Monday, Feb. 4, 2002 | 10:54 a.m.
Massage therapists may soon be able to go to Henderson homes or hotels to give rubdowns to members of the opposite sex, a consumer convenience currently illegal throughout the Las Vegas Valley.
The new laws, first proposed last summer, would allow the police and city business licensing department to monitor the long-stigmatized massage industry more closely, but also would allow it to operate more freely, David Lee, Henderson director of business licensing, said.
An independent massage therapist, for example, would be able to travel to a married couple's home or hotel room and provide a massage for both.
It's an increasingly common request from families in more affluent neighborhoods, many of whom have rooms devoted to holistic health care and massage tables purchased for as little as $250 from big box retail stores, said Vahan Trafaian, vice president of the Dahan Institute of Massage Studies.
But today in the Las Vegas Valley, fulfilling that request is illegal.
"I understand that these laws will put Henderson under the microscope (of neighboring governments), but hopefully we've got the ordinance tight enough to provide control, but loose enough to allow the industry to operate," Lee said.

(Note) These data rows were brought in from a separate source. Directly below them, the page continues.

## src/rtl/pacman_move_ctrl_if.sv

```systemverilog
`default_nettype none
// +---------------------------------------------------------------------------+
// | Module      : pacman_move_ctrl_if                                         |
// | Description : Control/status bundle for the Pac-Man movement controller.  |
// |               master drives the player controls and observes the sprite;  |
// |               slave is the movement controller itself.                    |
// | Revision    : 1.0  initial release                                        |
// +---------------------------------------------------------------------------+
interface pacman_move_ctrl_if;
  logic       frame_tick;
  logic       m_up;
  logic       m_down;
  logic       m_left;
  logic       m_right;
  logic       e_start;
  logic       m_hold;
  logic [9:0] xPacLoc;
  logic [8:0] yPacLoc;
  logic [1:0] dir;
  logic       moving;

  modport master (
    output frame_tick, m_up, m_down, m_left, m_right, e_start, m_hold,
    input  xPacLoc, yPacLoc, dir, moving
  );

  modport slave (
    input  frame_tick, m_up, m_down, m_left, m_right, e_start, m_hold,
    output xPacLoc, yPacLoc, dir, moving
  );
endinterface
`default_nettype wire

```

## src/rtl/pacman_move_ctrl.sv

```systemverilog
`default_nettype none
// +---------------------------------------------------------------------------+
// | Module      : pacman_move_ctrl                                            |
// | Description : Moves a 3x3 Pac-Man sprite one STEP every TICKS_PER_STEP    |
// |               frame ticks in the current heading, with IDLE/RUN/HOLD      |
// |               control, start/restart and wall clamping.                   |
// | Option      : define PACMAN_WRAP_EN to make the left/right edges a tunnel |
// |               (horizontal wrap) instead of walls.                         |
// | Revision    : 1.0  initial release                                        |
// +---------------------------------------------------------------------------+
module pacman_move_ctrl #(
  parameter int X_START        = 320,
  parameter int Y_START        = 240,
  parameter int X_MIN          = 1,
  parameter int X_MAX          = 638,
  parameter int Y_MIN          = 1,
  parameter int Y_MAX          = 478,
  parameter int STEP           = 1,
  parameter int TICKS_PER_STEP = 2
) (
  input  wire logic         clk,
  input  wire logic         reset,
  pacman_move_ctrl_if.slave bus
);

  typedef enum logic [1:0] {
    ST_IDLE = 2'd0,
    ST_RUN  = 2'd1,
    ST_HOLD = 2'd2
  } state_t;

  localparam logic [1:0]  c_DIR_UP    = 2'd0;
  localparam logic [1:0]  c_DIR_DOWN  = 2'd1;
  localparam logic [1:0]  c_DIR_LEFT  = 2'd2;
  localparam logic [1:0]  c_DIR_RIGHT = 2'd3;

  localparam logic [9:0]  c_X_START   = 10'(X_START);
  localparam logic [8:0]  c_Y_START   = 9'(Y_START);
  localparam logic [9:0]  c_X_LO      = 10'(X_MIN);
  localparam logic [9:0]  c_X_HI      = 10'(X_MAX);
  localparam logic [8:0]  c_Y_LO      = 9'(Y_MIN);
  localparam logic [8:0]  c_Y_HI      = 9'(Y_MAX);
  // Step arithmetic is one bit wider than the coordinate so that neither
  // x-STEP nor x+STEP can wrap before the range comparison.
  localparam logic [10:0] c_STEP_X    = 11'(STEP);
  localparam logic [9:0]  c_STEP_Y    = 10'(STEP);
  localparam logic [7:0]  c_TICK_LAST = 8'(TICKS_PER_STEP - 1);

  state_t      r_state, w_state_nxt;
  logic [9:0]  r_x,     w_x_nxt;
  logic [8:0]  r_y,     w_y_nxt;
  logic [1:0]  r_dir,   w_dir_nxt;
  logic [7:0]  r_cnt,   w_cnt_nxt;

  logic [10:0] w_x_inc, w_x_dec;
  logic [9:0]  w_y_inc, w_y_dec;
  logic [9:0]  w_x_step;
  logic [8:0]  w_y_step;
  logic        w_blocked;

  // Candidate position one step ahead in the current heading, clamped (or
  // wrapped horizontally when the tunnel option is built in).
  always_comb begin
    w_x_inc  = {1'b0, r_x} + c_STEP_X;
    w_x_dec  = {1'b0, r_x} - c_STEP_X;
    w_y_inc  = {1'b0, r_y} + c_STEP_Y;
    w_y_dec  = {1'b0, r_y} - c_STEP_Y;
    w_x_step = r_x;
    w_y_step = r_y;
    case (r_dir)
      c_DIR_UP:   w_y_step = (w_y_dec < {1'b0, c_Y_LO}) ? c_Y_LO : w_y_dec[8:0];
      c_DIR_DOWN: w_y_step = (w_y_inc > {1'b0, c_Y_HI}) ? c_Y_HI : w_y_inc[8:0];
`ifdef PACMAN_WRAP_EN
      c_DIR_LEFT: w_x_step = (w_x_dec < {1'b0, c_X_LO}) ? c_X_HI : w_x_dec[9:0];
      default:    w_x_step = (w_x_inc > {1'b0, c_X_HI}) ? c_X_LO : w_x_inc[9:0];
`else
      c_DIR_LEFT: w_x_step = (w_x_dec < {1'b0, c_X_LO}) ? c_X_LO : w_x_dec[9:0];
      default:    w_x_step = (w_x_inc > {1'b0, c_X_HI}) ? c_X_HI : w_x_inc[9:0];
`endif
    endcase
    // A clamped step that lands where we already are means a wall ahead.
    w_blocked = (w_x_step == r_x) && (w_y_step == r_y);
  end

  // Next-state, heading, tick counter and position update.
  always_comb begin
    w_state_nxt = r_state;
    w_x_nxt     = r_x;
    w_y_nxt     = r_y;
    w_dir_nxt   = r_dir;
    w_cnt_nxt   = r_cnt;
    case (r_state)
      ST_IDLE: begin
        w_x_nxt   = c_X_START;
        w_y_nxt   = c_Y_START;
        w_dir_nxt = c_DIR_RIGHT;
        w_cnt_nxt = 8'd0;
        if (bus.e_start) w_state_nxt = ST_RUN;
      end
      ST_RUN: begin
        if (bus.e_start) begin
          w_x_nxt     = c_X_START;
          w_y_nxt     = c_Y_START;
          w_dir_nxt   = c_DIR_RIGHT;
          w_cnt_nxt   = 8'd0;
          w_state_nxt = ST_RUN;
        end else begin
          // The step uses the heading held before this edge; a heading
          // requested in the same cycle applies to the following step.
          if (bus.frame_tick) begin
            if (r_cnt == c_TICK_LAST) begin
              w_cnt_nxt = 8'd0;
              w_x_nxt   = w_x_step;
              w_y_nxt   = w_y_step;
            end else begin
              w_cnt_nxt = r_cnt + 8'd1;
            end
          end
          if (bus.m_up)         w_dir_nxt = c_DIR_UP;
          else if (bus.m_down)  w_dir_nxt = c_DIR_DOWN;
          else if (bus.m_left)  w_dir_nxt = c_DIR_LEFT;
          else if (bus.m_right) w_dir_nxt = c_DIR_RIGHT;
          if (bus.m_hold) w_state_nxt = ST_HOLD;
        end
      end
      ST_HOLD: begin
        if (bus.e_start) begin
          w_x_nxt     = c_X_START;
          w_y_nxt     = c_Y_START;
          w_dir_nxt   = c_DIR_RIGHT;
          w_cnt_nxt   = 8'd0;
          w_state_nxt = ST_RUN;
        end else if (!bus.m_hold) begin
          w_state_nxt = ST_RUN;
        end
      end
      default: w_state_nxt = ST_IDLE;
    endcase
  end

  // State and datapath registers; reset parks the sprite at the start point.
  always_ff @(posedge clk or posedge reset) begin
    if (reset) begin
      r_state <= ST_IDLE;
      r_x     <= c_X_START;
      r_y     <= c_Y_START;
      r_dir   <= c_DIR_RIGHT;
      r_cnt   <= 8'd0;
    end else begin
      r_state <= w_state_nxt;
      r_x     <= w_x_nxt;
      r_y     <= w_y_nxt;
      r_dir   <= w_dir_nxt;
      r_cnt   <= w_cnt_nxt;
    end
  end

  assign bus.xPacLoc = r_x;
  assign bus.yPacLoc = r_y;
  assign bus.dir     = r_dir;
  assign bus.moving  = (r_state == ST_RUN) && !w_blocked;

endmodule
`default_nettype wire

```

## src/flat_wrapper.sv

```systemverilog
// flat-port wrapper written by rule: the top's interface ports become plain ports
module pacman_move_ctrl_flat 
#(
  parameter int X_START        = 320,
  parameter int Y_START        = 240,
  parameter int X_MIN          = 1,
  parameter int X_MAX          = 638,
  parameter int Y_MIN          = 1,
  parameter int Y_MAX          = 478,
  parameter int STEP           = 1,
  parameter int TICKS_PER_STEP = 2
)
  (clk, reset, bus_frame_tick, bus_m_up, bus_m_down, bus_m_left, bus_m_right, bus_e_start, bus_m_hold, bus_xPacLoc, bus_yPacLoc, bus_dir, bus_moving);
  pacman_move_ctrl_if bus_i ();
  input  wire logic clk;
  input  wire logic reset;
  input wire logic [$bits(bus_i.frame_tick)-1:0] bus_frame_tick;
  input wire logic [$bits(bus_i.m_up)-1:0] bus_m_up;
  input wire logic [$bits(bus_i.m_down)-1:0] bus_m_down;
  input wire logic [$bits(bus_i.m_left)-1:0] bus_m_left;
  input wire logic [$bits(bus_i.m_right)-1:0] bus_m_right;
  input wire logic [$bits(bus_i.e_start)-1:0] bus_e_start;
  input wire logic [$bits(bus_i.m_hold)-1:0] bus_m_hold;
  output wire logic [$bits(bus_i.xPacLoc)-1:0] bus_xPacLoc;
  output wire logic [$bits(bus_i.yPacLoc)-1:0] bus_yPacLoc;
  output wire logic [$bits(bus_i.dir)-1:0] bus_dir;
  output wire logic [$bits(bus_i.moving)-1:0] bus_moving;
  assign bus_i.frame_tick = bus_frame_tick;
  assign bus_i.m_up = bus_m_up;
  assign bus_i.m_down = bus_m_down;
  assign bus_i.m_left = bus_m_left;
  assign bus_i.m_right = bus_m_right;
  assign bus_i.e_start = bus_e_start;
  assign bus_i.m_hold = bus_m_hold;
  assign bus_xPacLoc = bus_i.xPacLoc;
  assign bus_yPacLoc = bus_i.yPacLoc;
  assign bus_dir = bus_i.dir;
  assign bus_moving = bus_i.moving;
  pacman_move_ctrl #(.X_START(X_START), .Y_START(Y_START), .X_MIN(X_MIN), .X_MAX(X_MAX), .Y_MIN(Y_MIN), .Y_MAX(Y_MAX), .STEP(STEP), .TICKS_PER_STEP(TICKS_PER_STEP)) u_core (.clk(clk), .reset(reset), .bus(bus_i));
endmodule
```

Mayor Jim Gibson said he plans further review of the proposed changes "to get a little more comfort." But he said the new laws would help accommodate a growing senior population -- many are confined to their homes -- and it would help the city's high-end hotels run their large spas successfully.
The Henderson City Council will discuss the proposed changes Tuesday, but take no action before Feb. 19.
Also under the new laws, local massage schools would have to be nationally accredited -- all but one are -- and massage therapists would have to pass a certification test. As before, therapists must obtain work cards from the Henderson Police Department.
Clark County and Las Vegas updated their local massage laws in the mid-1990s, allowing opposite-sex massages at licensed businesses. But the two governments specifically prohibited opposite sex, out-call massage in an effort to discourage prostitution.
Jim DiFiore, director of Las Vegas business licensing, said today he would watch for any public concerns aired as Henderson discusses its new law.
Trafaian says his massage institute has been fighting the stigma for years.
"Vegas is notorious for being very, let's say, uneducated about the health benefits of massage," he said. "Las Vegas and Clark County need to wake up to the fact that we're a viable business and we have morals and ethics similar to physical therapists, psychologists and doctors. The heart of massage is one person trying to help another person."